Látigo y cascabel
Encantadores lucen los niños y niñas cuando van de la mano de sus padres hacia sus clases de ballet, folclor, pintura, canto o teatro. Por suerte, esta hermosa imagen es cada día más frecuente. No podría ser de otro modo cuando en este país la cultura ocupa un lugar tan importante.
Está demostrado que insertar a los pequeños en espacios como estos, amén de alimentarles el espíritu, de desarrollarles sus aptitudes y prepararlos para apreciar en su justa medida un hecho artístico, los enseña a poner la obra individual en función de la colectiva, a ser más solidarios, a aprovechar su tiempo libre de una manera más sana, a mantener en forma el cuerpo. Y eso es magnífico, mientras los infantes se sientan a gusto, y los padres les dejen tiempo para disfrutar de las actividades propias de su edad, en vez de imponerles maratones que derivan en jornadas de angustias en lugar de tardes de puro goce.

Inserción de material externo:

===== config.mk =====
export PLATFORM = sky130hd
export DESIGN_NAME = mips_cpu_harvard
export DESIGN_NICKNAME = d
export VERILOG_FILES = /design/src/logic/mips_isa_pkg.sv /design/src/logic/mips_ctrl_pkg.sv /design/src/logic/mips_regfile.sv /design/src/logic/mips_alu.sv /design/src/logic/mips_control.sv /design/src/logic/mips_cpu_harvard.sv
export SDC_FILE = /design/constraint.sdc
export NUM_CORES = 2
export LEC_CHECK = 0
export BUFFER_PORTS_ARGS = -buffer_cell sky130_fd_sc_hd__buf_2
export CORE_ASPECT_RATIO = 0.5
export CORE_MARGIN = 1.5
export CORE_UTILIZATION = 40
export CTS_CLUSTER_DIAMETER = 60
export DETAILED_ROUTE_END_ITERATION = 7
export PLACE_DENSITY = 0.59
export SETUP_SLACK_MARGIN = 0.1
export SYNTH_ARGS = -nofsm -noshare
export SYNTH_HDL_FRONTEND = slang
export SYNTH_SLANG_ARGS = --single-unit

===== constraint.sdc =====
create_clock -name clk -period 11.64 [get_ports clk]
set_input_delay 2.328 -clock clk [delete_from_list [all_inputs] [get_ports clk]]
set_output_delay 2.328 -clock clk [all_outputs]
set_load 0.005 [all_outputs]
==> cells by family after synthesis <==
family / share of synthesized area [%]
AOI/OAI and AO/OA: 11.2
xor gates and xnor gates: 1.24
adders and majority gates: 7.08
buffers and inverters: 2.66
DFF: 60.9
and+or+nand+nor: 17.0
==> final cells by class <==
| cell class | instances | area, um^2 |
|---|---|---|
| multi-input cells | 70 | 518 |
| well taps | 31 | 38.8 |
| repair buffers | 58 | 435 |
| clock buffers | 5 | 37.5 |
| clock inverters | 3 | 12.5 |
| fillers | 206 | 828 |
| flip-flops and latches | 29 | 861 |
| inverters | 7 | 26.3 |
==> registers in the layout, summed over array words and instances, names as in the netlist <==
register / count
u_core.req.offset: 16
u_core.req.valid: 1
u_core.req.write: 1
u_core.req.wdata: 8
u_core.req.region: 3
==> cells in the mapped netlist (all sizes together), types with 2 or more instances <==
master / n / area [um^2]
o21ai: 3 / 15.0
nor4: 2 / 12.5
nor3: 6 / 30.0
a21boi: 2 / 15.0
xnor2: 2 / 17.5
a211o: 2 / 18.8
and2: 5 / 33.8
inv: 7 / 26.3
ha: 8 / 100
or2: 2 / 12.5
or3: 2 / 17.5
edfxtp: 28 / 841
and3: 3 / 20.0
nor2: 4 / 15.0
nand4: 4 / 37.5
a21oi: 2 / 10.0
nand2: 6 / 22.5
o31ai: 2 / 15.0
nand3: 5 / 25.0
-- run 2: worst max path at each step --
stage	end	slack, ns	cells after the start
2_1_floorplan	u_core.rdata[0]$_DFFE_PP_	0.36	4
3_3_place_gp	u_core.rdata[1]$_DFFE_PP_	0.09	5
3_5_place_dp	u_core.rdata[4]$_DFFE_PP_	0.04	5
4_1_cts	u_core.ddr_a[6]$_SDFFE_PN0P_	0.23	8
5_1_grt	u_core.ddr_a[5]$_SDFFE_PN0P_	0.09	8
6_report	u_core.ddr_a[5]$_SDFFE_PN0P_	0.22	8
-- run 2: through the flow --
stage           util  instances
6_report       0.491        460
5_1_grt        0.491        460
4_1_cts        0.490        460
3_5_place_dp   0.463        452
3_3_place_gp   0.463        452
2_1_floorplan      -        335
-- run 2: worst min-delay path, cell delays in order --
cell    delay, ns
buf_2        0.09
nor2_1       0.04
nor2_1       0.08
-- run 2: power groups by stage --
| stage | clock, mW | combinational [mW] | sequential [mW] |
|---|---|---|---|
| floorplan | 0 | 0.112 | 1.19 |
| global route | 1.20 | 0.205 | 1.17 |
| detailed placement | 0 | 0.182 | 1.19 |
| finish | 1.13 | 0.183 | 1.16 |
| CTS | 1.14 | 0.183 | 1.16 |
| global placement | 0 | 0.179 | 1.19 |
[src/logic/coco_bus_pkg.sv]
// color computer bus definitions
package coco_bus_pkg;

  localparam int ADDR_W   = 16;
  localparam int DATA_W   = 8;
  localparam int RAM_AW   = 15;  // 32 KB ram
  localparam int ROM_AW   = 14;  // 16 KB per rom image
  localparam int REGION_W = 3;

  typedef logic [ADDR_W-1:0]   addr_t;
  typedef logic [DATA_W-1:0]   data_t;
  typedef logic [ROM_AW-1:0]   rom_addr_t;
  typedef logic [RAM_AW-1:0]   ram_addr_t;
  typedef logic [REGION_W-1:0] region_t;

  // region codes
  localparam region_t RAM     = 3'd0;
  localparam region_t SYS_ROM = 3'd1;
  localparam region_t CART    = 3'd2;
  localparam region_t PIA0    = 3'd3;
  localparam region_t PIA1    = 3'd4;
  localparam region_t NONE    = 3'd5;  // old disk i/o space and above

  // last address of each window
  localparam addr_t RAM_END     = 16'h7FFF;
  localparam addr_t SYS_ROM_END = 16'hBFFF;
  localparam addr_t CART_END    = 16'hFEFF;
  localparam addr_t PIA0_END    = 16'hFF1F;
  localparam addr_t PIA1_END    = 16'hFF3F;

  localparam data_t UNMAPPED_DATA = 8'hFF;  // floating bus

  // download port image select
  localparam logic DL_SYS_ROM = 1'b0;
  localparam logic DL_CART    = 1'b1;

  // pia register offsets, mirrored through each window
  localparam logic [1:0] PIA_REG_DATA_A = 2'd0;
  localparam logic [1:0] PIA_REG_CTRL_A = 2'd1;
  localparam logic [1:0] PIA_REG_DATA_B = 2'd2;
  localparam logic [1:0] PIA_REG_CTRL_B = 2'd3;

  localparam int CTRL_DATA_SEL_BIT = 2;  // 0 = direction, 1 = data
  localparam int SND_BIT           = 1;  // pia1 port b single bit sound

endpackage

[src/logic/bus_req_if.sv]
// decoded bus request
`timescale 1ns/1ps

interface bus_req_if;
  import coco_bus_pkg::*;

  logic    valid;   // one cycle per transfer
  logic    write;
  region_t region;
  addr_t   offset;  // relative to region base
  data_t   wdata;

  modport src (
    output valid,
    output write,
    output region,
    output offset,
    output wdata
  );

  modport dst (
    input valid,
    input write,
    input region,
    input offset,
    input wdata
  );

endinterface

[src/logic/read_return.sv]
// read data select and apb completion
`timescale 1ns/1ps

module read_return (
  bus_req_if.dst              req,
  input  coco_bus_pkg::data_t mem_rdata,
  input  coco_bus_pkg::data_t pia0_rdata,
  input  coco_bus_pkg::data_t pia1_rdata,
  output coco_bus_pkg::data_t prdata,
  output logic                pready
);
  import coco_bus_pkg::*;

  // stage 2 valid marks the second access cycle
  assign pready = req.valid;

  always_comb
  begin
    if (req.write)
      prdata = UNMAPPED_DATA;
    else
    begin
      case (req.region)
        RAM,
        SYS_ROM,
        CART:    prdata = mem_rdata;
        PIA0:    prdata = pia0_rdata;
        PIA1:    prdata = pia1_rdata;
        default: prdata = UNMAPPED_DATA;  // above ff3f
      endcase
    end
  end

endmodule
$ cat config.mk
export PLATFORM = sky130hd
export DESIGN_NAME = fetch_stage
export DESIGN_NICKNAME = d
export VERILOG_FILES = /design/src/common/fetch_pkg.sv /design/src/pc_select.sv /design/src/prefetch/prefetch_buffer.sv /design/src/compressed_expander.sv /design/src/fetch_stage.sv
export VERILOG_INCLUDE_DIRS = /design/src /design/src/common
export SDC_FILE = /design/constraint.sdc
export NUM_CORES = 1
export LEC_CHECK = 0
export BUFFER_PORTS_ARGS = -buffer_cell sky130_fd_sc_hd__buf_2
export CORE_MARGIN = 2
export CORE_UTILIZATION = 50
export DETAILED_ROUTE_END_ITERATION = 12
export GPL_TIMING_DRIVEN = 0
export PLACE_DENSITY = 0.84
export RECOVER_POWER = 100
export SLEW_MARGIN = 0
export SYNTH_ARGS = -nofsm -noshare
export SYNTH_HDL_FRONTEND = slang
export SYNTH_SLANG_ARGS = --single-unit
$ cat constraint.sdc
create_clock -name clk -period 4.75 [get_ports clk]
set_input_delay 0.95 -clock clk [delete_from_list [all_inputs] [get_ports clk]]
set_output_delay 0.95 -clock clk [all_outputs]
set_load 0.005 [all_outputs]
$ cat src/common/fetch_cfg.svh
// ----------------------------
// fetch stage configuration macros
// include wherever prefetch depth or the
// reset pc is needed
// ----------------------------
`ifndef FETCH_CFG_SVH
`define FETCH_CFG_SVH

// queued plus outstanding words held by the prefetch buffer
`define FETCH_PREFETCH_DEPTH 4

// value of pc_id_o out of reset
`define FETCH_BOOT_ADDR_RST 32'h0000_0000

`endif

$ cat src/common/fetch_pkg.sv
// ----------------------------
// shared types for the fetch stage
// pc mux and exception mux selects, offset FSM states
// and the two views of a fetched instruction word
// used by the fetch RTL and its testbench
// ----------------------------
`default_nettype none

package fetch_pkg;

  // next fetch address source, driven by the controller
  typedef enum logic [2:0] {
    PC_BOOT      = 3'd0,
    PC_JUMP      = 3'd1,
    PC_BRANCH    = 3'd2,
    PC_EXCEPTION = 3'd3,
    PC_MRET      = 3'd4,
    PC_DRET      = 3'd5,
    PC_FENCEI    = 3'd6
  } pc_mux_e;

  // handler address form
  typedef enum logic [1:0] {
    EXC_PC_EXCEPTION = 2'd0,  // common trap entry
    EXC_PC_IRQ       = 2'd1,  // vectored interrupt
    EXC_PC_DBD       = 2'd2   // debug halt
  } exc_pc_mux_e;

  typedef enum logic [0:0] {
    IDLE = 1'b0,  // nothing requested yet
    WAIT = 1'b1   // serving words from the prefetch buffer
  } offset_state_e;

  // ----------------------------
  // instruction word views
  // ----------------------------
  typedef struct packed {
    logic [6:0] funct7;   // [31:25]
    logic [4:0] rs2;      // [24:20]
    logic [4:0] rs1;      // [19:15]
    logic [2:0] funct3;   // [14:12]
    logic [4:0] rd;       // [11:7]
    logic [6:0] opcode;   // [6:0]
  } instr_full_t;

  typedef struct packed {
    logic [15:0] upper;     // unused half of the word
    logic [2:0]  funct3;    // [15:13]
    logic        bit12;     // [12], selects mv/add in quadrant 2
    logic [4:0]  rd_rs1;    // [11:7]
    logic [4:0]  rs2;       // [6:2]
    logic [1:0]  quadrant;  // 2'b11 means not compressed
  } instr_comp_t;

  typedef union packed {
    instr_full_t full;  // 32-bit view
    instr_comp_t c;     // compressed view of the low half
  } instr_word_u;

endpackage

`default_nettype wire

$ cat src/pc_select.sv
// ----------------------------
// next fetch address selection
// purely combinational, feeds the prefetch buffer
// whenever the fetch stage issues a branch
// ----------------------------
`timescale 1ns/10ps
`default_nettype none

module pc_select (
  input  fetch_pkg::pc_mux_e     pc_mux_i,
  input  fetch_pkg::exc_pc_mux_e exc_pc_mux_i,
  input  logic [31:0]            boot_addr_i,
  input  logic [31:0]            jump_target_i,
  input  logic [31:0]            branch_target_i,
  input  logic [31:0]            mepc_i,
  input  logic [31:0]            depc_i,
  input  logic [31:0]            pc_id_i,          // pc of the word sitting in ID
  input  logic [23:0]            trap_base_addr_i,
  input  logic [4:0]             irq_id_i,
  input  logic [29:0]            dm_halt_addr_i,
  output logic [31:0]            fetch_addr_o
);

  logic [31:0] exc_pc;    // handler address
  logic [31:0] addr_sel;  // raw mux output before alignment

  // ----------------------------
  // exception vector
  // ----------------------------
  always_comb begin
    case (exc_pc_mux_i)
      fetch_pkg::EXC_PC_EXCEPTION: exc_pc = {trap_base_addr_i, 8'h00};
      // vectored irqs, one word per id
      fetch_pkg::EXC_PC_IRQ:       exc_pc = {trap_base_addr_i, 1'b0, irq_id_i, 2'b00};
      fetch_pkg::EXC_PC_DBD:       exc_pc = {dm_halt_addr_i, 2'b00};
      default:                     exc_pc = {trap_base_addr_i, 8'h00};
    endcase
  end

  // ----------------------------
  // fetch address mux
  // ----------------------------
  always_comb begin
    case (pc_mux_i)
      fetch_pkg::PC_BOOT:      addr_sel = boot_addr_i;
      fetch_pkg::PC_JUMP:      addr_sel = jump_target_i;
      fetch_pkg::PC_BRANCH:    addr_sel = branch_target_i;
      fetch_pkg::PC_EXCEPTION: addr_sel = exc_pc;
      fetch_pkg::PC_MRET:      addr_sel = mepc_i;    // return from trap
      fetch_pkg::PC_DRET:      addr_sel = depc_i;    // return from debug
      // refetch the word after fence.i so stale prefetched data is dropped
      fetch_pkg::PC_FENCEI:    addr_sel = pc_id_i + 32'd4;
      default:                 addr_sel = boot_addr_i;
    endcase
  end

  // fetch is word granular
  assign fetch_addr_o = {addr_sel[31:2], 2'b00};

endmodule

`default_nettype wire

$ cat src/prefetch/prefetch_buffer.sv
// ----------------------------
// prefetch buffer for the fetch stage
// issues word requests on the req/gnt/rvalid bus,
// queues responses with address and error flag,
// flushes and discards stale responses on a branch
// ----------------------------
`timescale 1ns/10ps
`default_nettype none
`include "fetch_cfg.svh"

module prefetch_buffer (
  input  logic        clk,
  input  logic        rst_n,
  input  logic        req_i,           // fetching enabled
  input  logic        branch_i,        // redirect to addr_i
  input  logic [31:0] addr_i,
  input  logic        ready_i,         // consumer takes the head word
  output logic        valid_o,
  output logic [31:0] rdata_o,
  output logic [31:0] addr_o,
  output logic        err_o,
  output logic        instr_req_o,
  output logic [31:0] instr_addr_o,
  input  logic        instr_gnt_i,
  input  logic        instr_rvalid_i,
  input  logic [31:0] instr_rdata_i,
  input  logic        instr_err_i,
  output logic        busy_o
);

  localparam int DEPTH = `FETCH_PREFETCH_DEPTH;
  localparam int PTR_W = (DEPTH > 1) ? $clog2(DEPTH) : 1;
  localparam int CNT_W = $clog2(DEPTH + 1);

  // queue storage
  logic [31:0]      fifo_data_q [DEPTH];
  logic [31:0]      fifo_addr_q [DEPTH];
  logic             fifo_err_q  [DEPTH];

  logic [PTR_W-1:0] wr_ptr_q, rd_ptr_q;
  logic [CNT_W-1:0] count_q, count_n;      // queued words
  logic [CNT_W-1:0] out_cnt_q, out_cnt_n;  // granted, response pending
  logic [CNT_W-1:0] discard_q, discard_n;  // pending responses to drop
  logic [CNT_W:0]   credit_n;              // in flight after this cycle
  logic             req_q, req_n;
  logic [31:0]      req_addr_q;            // address on the bus
  logic [31:0]      next_addr_q;           // address of the next new request
  logic [31:0]      resp_addr_q;           // address of the next kept response
  logic [31:0]      issue_addr;
  logic             granted, drop, push, pop, raise;

  // ----------------------------
  // bookkeeping
  // ----------------------------
  assign granted = req_q & instr_gnt_i;
  assign drop    = instr_rvalid_i & (branch_i | (discard_q != '0));  // stale response
  assign push    = instr_rvalid_i & ~drop;
  assign pop     = valid_o & ready_i & ~branch_i;

  assign out_cnt_n = out_cnt_q + CNT_W'(granted) - CNT_W'(instr_rvalid_i);

  always_comb begin
    if (branch_i) begin
      count_n   = '0;  // queue emptied
      // everything granted or still raised belongs to the old stream
      discard_n = out_cnt_n + CNT_W'(req_q & ~instr_gnt_i);
    end else begin
      count_n   = count_q + CNT_W'(push) - CNT_W'(pop);
      discard_n = discard_q - CNT_W'(instr_rvalid_i & (discard_q != '0));
    end
  end

  assign credit_n   = {1'b0, out_cnt_n} + {1'b0, count_n};
  assign issue_addr = branch_i ? addr_i : next_addr_q;
  // a raised request is never dropped, a new one needs a free slot
  assign raise = req_i & (~req_q | instr_gnt_i) & (credit_n < (CNT_W+1)'(DEPTH));
  assign req_n = (req_q & ~instr_gnt_i) | raise;

  // ----------------------------
  // control registers
  // ----------------------------
  always_ff @(posedge clk or negedge rst_n) begin
    if (!rst_n) begin
      req_q       <= 1'b0;
      req_addr_q  <= '0;
      next_addr_q <= '0;
      resp_addr_q <= '0;
      count_q     <= '0;
      out_cnt_q   <= '0;
      discard_q   <= '0;
      wr_ptr_q    <= '0;
      rd_ptr_q    <= '0;
    end else begin
      req_q     <= req_n;
      count_q   <= count_n;
      out_cnt_q <= out_cnt_n;
      discard_q <= discard_n;
      if (raise) begin
        req_addr_q  <= issue_addr;
        next_addr_q <= issue_addr + 32'd4;
      end else if (branch_i) begin
        next_addr_q <= addr_i;  // held request finishes first
      end
      if (branch_i) begin
        resp_addr_q <= addr_i;
        wr_ptr_q    <= '0;
        rd_ptr_q    <= '0;
      end else begin
        if (push) begin
          resp_addr_q <= resp_addr_q + 32'd4;
          wr_ptr_q    <= (wr_ptr_q == PTR_W'(DEPTH - 1)) ? '0 : wr_ptr_q + 1'b1;
        end
        if (pop) rd_ptr_q <= (rd_ptr_q == PTR_W'(DEPTH - 1)) ? '0 : rd_ptr_q + 1'b1;
      end
    end
  end

  // queue write
  always_ff @(posedge clk) begin
    if (push) begin
      fifo_data_q[wr_ptr_q] <= instr_rdata_i;
      fifo_addr_q[wr_ptr_q] <= resp_addr_q;
      fifo_err_q[wr_ptr_q]  <= instr_err_i;
    end
  end

  assign valid_o      = (count_q != '0);
  assign rdata_o      = fifo_data_q[rd_ptr_q];
  assign addr_o       = fifo_addr_q[rd_ptr_q];
  assign err_o        = fifo_err_q[rd_ptr_q];
  assign instr_req_o  = req_q;
  assign instr_addr_o = req_addr_q;
  assign busy_o       = req_q | (out_cnt_q != '0);

endmodule

`default_nettype wire

$ cat src/compressed_expander.sv
// ----------------------------
// rvc expander for the supported subset
// c.addi c.li c.lw c.sw c.j c.mv c.add
// other compressed forms are flagged illegal
// and passed through unchanged
// ----------------------------
`timescale 1ns/10ps
`default_nettype none

module compressed_expander (
  input  fetch_pkg::instr_word_u instr_i,
  output logic [31:0]            instr_o,
  output logic                   is_compressed_o,
  output logic                   illegal_o
);

  localparam logic [6:0] OPC_LOAD   = 7'b0000011;
  localparam logic [6:0] OPC_STORE  = 7'b0100011;
  localparam logic [6:0] OPC_OP_IMM = 7'b0010011;
  localparam logic [6:0] OPC_OP     = 7'b0110011;
  localparam logic [6:0] OPC_JAL    = 7'b1101111;

  logic [15:0]            ci;       // raw halfword for immediate scatter
  logic                   is_c;
  logic                   illegal;
  fetch_pkg::instr_word_u exp_w;    // expanded word, written through the 32-bit view

  assign ci   = instr_i[15:0];
  assign is_c = (instr_i.c.quadrant != 2'b11);

  always_comb begin
    exp_w   = instr_i;  // unchanged unless a supported form matches
    illegal = 1'b0;
    if (is_c) begin
      case ({instr_i.c.quadrant, instr_i.c.funct3})
        // ----------------------------
        // quadrant 0
        // ----------------------------
        5'b00_010: begin  // c.lw -> lw rd', imm(rs1')
          {exp_w.full.funct7, exp_w.full.rs2} = {5'b0, ci[5], ci[12:10], ci[6], 2'b00};
          exp_w.full.rs1    = {2'b01, ci[9:7]};
          exp_w.full.funct3 = 3'b010;
          exp_w.full.rd     = {2'b01, ci[4:2]};
          exp_w.full.opcode = OPC_LOAD;
        end
        5'b00_110: begin  // c.sw -> sw rs2', imm(rs1')
          exp_w.full.funct7 = {5'b0, ci[5], ci[12]};
          exp_w.full.rs2    = {2'b01, ci[4:2]};
          exp_w.full.rs1    = {2'b01, ci[9:7]};
          exp_w.full.funct3 = 3'b010;
          exp_w.full.rd     = {ci[11:10], ci[6], 2'b00};  // imm[4:0]
          exp_w.full.opcode = OPC_STORE;
        end
        // ----------------------------
        // quadrant 1
        // ----------------------------
        5'b01_000: begin  // c.addi -> addi rd, rd, imm
          {exp_w.full.funct7, exp_w.full.rs2} = {{7{ci[12]}}, ci[6:2]};
          exp_w.full.rs1    = instr_i.c.rd_rs1;
          exp_w.full.funct3 = 3'b000;
          exp_w.full.rd     = instr_i.c.rd_rs1;
          exp_w.full.opcode = OPC_OP_IMM;
        end
        5'b01_010: begin  // c.li -> addi rd, x0, imm
          {exp_w.full.funct7, exp_w.full.rs2} = {{7{ci[12]}}, ci[6:2]};
          exp_w.full.rs1    = 5'd0;
          exp_w.full.funct3 = 3'b000;
          exp_w.full.rd     = instr_i.c.rd_rs1;
          exp_w.full.opcode = OPC_OP_IMM;
        end
        5'b01_101: begin  // c.j -> jal x0, offset
          {exp_w.full.funct7, exp_w.full.rs2, exp_w.full.rs1, exp_w.full.funct3} =
            {ci[12], ci[8], ci[10:9], ci[6], ci[7], ci[2], ci[11], ci[5:3],
             ci[12], {8{ci[12]}}};
          exp_w.full.rd     = 5'd0;
          exp_w.full.opcode = OPC_JAL;
        end
        // ----------------------------
        // quadrant 2
        // ----------------------------
        5'b10_100: begin
          if (instr_i.c.rs2 != 5'd0) begin  // c.mv or c.add
            exp_w.full.funct7 = 7'b0;
            exp_w.full.rs2    = instr_i.c.rs2;
            exp_w.full.rs1    = instr_i.c.bit12 ? instr_i.c.rd_rs1 : 5'd0;
            exp_w.full.funct3 = 3'b000;
            exp_w.full.rd     = instr_i.c.rd_rs1;
            exp_w.full.opcode = OPC_OP;
          end else begin
            illegal = 1'b1;  // c.jr, c.jalr, c.ebreak
          end
        end
        default: illegal = 1'b1;
      endcase
    end
  end

  assign instr_o         = exp_w;
  assign is_compressed_o = is_c;
  assign illegal_o       = illegal;

endmodule

`default_nettype wire

$ cat src/fetch_stage.sv
// ----------------------------
// instruction fetch stage top
// pc selection, prefetch buffer, rvc expansion,
// offset FSM and the IF/ID pipeline registers
// IF/ID outputs freeze while ID back-pressures
// ----------------------------
`timescale 1ns/10ps
`default_nettype none
`include "fetch_cfg.svh"

module fetch_stage (
  input  logic                   clk,
  input  logic                   rst_n,
  input  logic                   req_i,
  input  logic                   pc_set_i,          // redirect request
  input  fetch_pkg::pc_mux_e     pc_mux_i,
  input  fetch_pkg::exc_pc_mux_e exc_pc_mux_i,
  input  logic [31:0]            boot_addr_i,
  input  logic [31:0]            jump_target_i,
  input  logic [31:0]            branch_target_i,
  input  logic [31:0]            mepc_i,
  input  logic [31:0]            depc_i,
  input  logic [23:0]            trap_base_addr_i,
  input  logic [4:0]             irq_id_i,
  input  logic [29:0]            dm_halt_addr_i,
  output logic                   instr_req_o,
  output logic [31:0]            instr_addr_o,
  input  logic                   instr_gnt_i,
  input  logic                   instr_rvalid_i,
  input  logic [31:0]            instr_rdata_i,
  input  logic                   instr_err_i,
  input  logic                   id_ready_i,
  input  logic                   halt_if_i,
  input  logic                   clear_instr_valid_i,
  output logic                   instr_valid_id_o,
  output logic [31:0]            instr_rdata_id_o,
  output logic                   is_compressed_id_o,
  output logic                   illegal_c_insn_id_o,
  output logic [31:0]            pc_id_o,
  output logic [31:0]            pc_if_o,
  output logic                   fetch_err_id_o,
  output logic                   if_busy_o,
  output logic                   perf_imiss_o
);

  fetch_pkg::offset_state_e state_q, state_n;

  logic        branch_req, valid, if_valid;
  logic [31:0] fetch_addr_n;
  logic        fetch_valid, fetch_ready, fetch_err;
  logic [31:0] fetch_rdata, fetch_addr;
  logic        prefetch_busy;
  logic [31:0] instr_exp;
  logic        instr_is_c, instr_illegal;

  pc_select u_pc_select (
    .pc_mux_i(pc_mux_i), .exc_pc_mux_i(exc_pc_mux_i), .boot_addr_i(boot_addr_i),
    .jump_target_i(jump_target_i), .branch_target_i(branch_target_i),
    .mepc_i(mepc_i), .depc_i(depc_i), .pc_id_i(pc_id_o),
    .trap_base_addr_i(trap_base_addr_i), .irq_id_i(irq_id_i),
    .dm_halt_addr_i(dm_halt_addr_i), .fetch_addr_o(fetch_addr_n)
  );

  prefetch_buffer u_prefetch (
    .clk(clk), .rst_n(rst_n), .req_i(req_i), .branch_i(branch_req),
    .addr_i(fetch_addr_n), .ready_i(fetch_ready), .valid_o(fetch_valid),
    .rdata_o(fetch_rdata), .addr_o(fetch_addr), .err_o(fetch_err),
    .instr_req_o(instr_req_o), .instr_addr_o(instr_addr_o),
    .instr_gnt_i(instr_gnt_i), .instr_rvalid_i(instr_rvalid_i),
    .instr_rdata_i(instr_rdata_i), .instr_err_i(instr_err_i), .busy_o(prefetch_busy)
  );

  compressed_expander u_expander (
    .instr_i(fetch_rdata), .instr_o(instr_exp),
    .is_compressed_o(instr_is_c), .illegal_o(instr_illegal)
  );

  // ----------------------------
  // offset FSM
  // ----------------------------
  always_comb begin
    state_n    = state_q;
    branch_req = 1'b0;
    valid      = 1'b0;
    case (state_q)
      fetch_pkg::IDLE: if (req_i) begin  // first fetch starts at the selected pc
        branch_req = 1'b1;
        state_n    = fetch_pkg::WAIT;
      end
      fetch_pkg::WAIT: valid = fetch_valid;
      default:         state_n = fetch_pkg::IDLE;
    endcase
    if (pc_set_i) begin  // redirect wins over everything
      valid      = 1'b0;
      branch_req = 1'b1;
      state_n    = fetch_pkg::WAIT;
    end
  end

  assign if_valid    = valid & id_ready_i & ~halt_if_i;  // transfer into ID
  assign fetch_ready = if_valid;                         // pop on transfer only

  always_ff @(posedge clk or negedge rst_n) begin
    if (!rst_n) state_q <= fetch_pkg::IDLE;
    else        state_q <= state_n;
  end

  // ----------------------------
  // IF/ID pipeline registers
  // ----------------------------
  always_ff @(posedge clk or negedge rst_n) begin
    if (!rst_n) begin
      instr_valid_id_o    <= 1'b0;
      is_compressed_id_o  <= 1'b0;
      illegal_c_insn_id_o <= 1'b0;
      fetch_err_id_o      <= 1'b0;
      pc_id_o             <= `FETCH_BOOT_ADDR_RST;
    end else if (if_valid) begin
      instr_valid_id_o    <= 1'b1;
      is_compressed_id_o  <= instr_is_c;
      illegal_c_insn_id_o <= instr_illegal;
      fetch_err_id_o      <= fetch_err;
      pc_id_o             <= fetch_addr;
    end else if (clear_instr_valid_i) begin
      instr_valid_id_o    <= 1'b0;  // ID consumed it, keep the rest
    end
  end

  always_ff @(posedge clk) begin
    if (if_valid) instr_rdata_id_o <= instr_exp;
  end

  assign pc_if_o      = fetch_addr;
  assign if_busy_o    = prefetch_busy;
  assign perf_imiss_o = ~fetch_valid | branch_req;  // starved or redirecting

endmodule

`default_nettype wire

No es nuevo que los padres se ocupen y preocupen por asegurarles un futuro prometedor a sus vástagos. Soñar despierto con el hijo que será estrella de cine, pintor cotizado o bailarín aclamado, no tiene absolutamente nada de malo. Lo triste es que, para intentar lograrlo, se haga caso omiso a las preferencias e intereses de sus hijos. Y más triste todavía cuando lo que está detrás es el deseo de los adultos de evidenciar un determinado estatus social «superior» al de los demás, cuando queremos mirar por encima del hombro a aquellos que nos rodean.
Sí, no se extrañe. Para algunos es primordial hacer creer que la cultura les es tan necesaria como respirar (cuando lo que padecen es de una tupición crónica), que tienen un poder adquisitivo tan alto que se pueden dar el lujo de buscar un profesor particular, porque aparentemente con él la formación será más completa que en una Casa de Cultura o en los talleres que organizan las diferentes instituciones. Son los mismos que regresan de la Feria Internacional del Libro con bolsas llenas de ejemplares que después nunca leen, por ejemplo.
Marcar la diferencia es vital para las personas a las que me refiero. Y esto se hace más palpable cuando llega la función, esa que se espera con ansias para ver cuánto ha avanzado el muchacho. Por lo general, ese día hasta el perro y el gato van al teatro, y todos se visten de gala para aplaudir con orgullo al artista en miniatura, que en ese momento se siente el ombligo del mundo.
He sido testigo de muchas de estas actuaciones que se transforman en acontecimientos socioculturales. Gracias a estas presentaciones no pocos traspasan el umbral de un teatro por primera vez, para descubrir que esas cosas, aparentemente insignificantes, aportan otros colores a la ajetreada existencia. ¡Y qué bien!
Lo que inquieta es cuando, para vivir la jactancia del gran espectáculo, ciertos padres hacen exhibir al niño caros trajes y no sé cuantas cosas más. Y otros prefieren dejar de comprar algo esencial con tal de que el chiquillo no se sienta inferior. Es el instante en que lo que podría ser un acto de inmenso crecimiento humano se convierte en un retroceso como resultado de tamaño simulacro.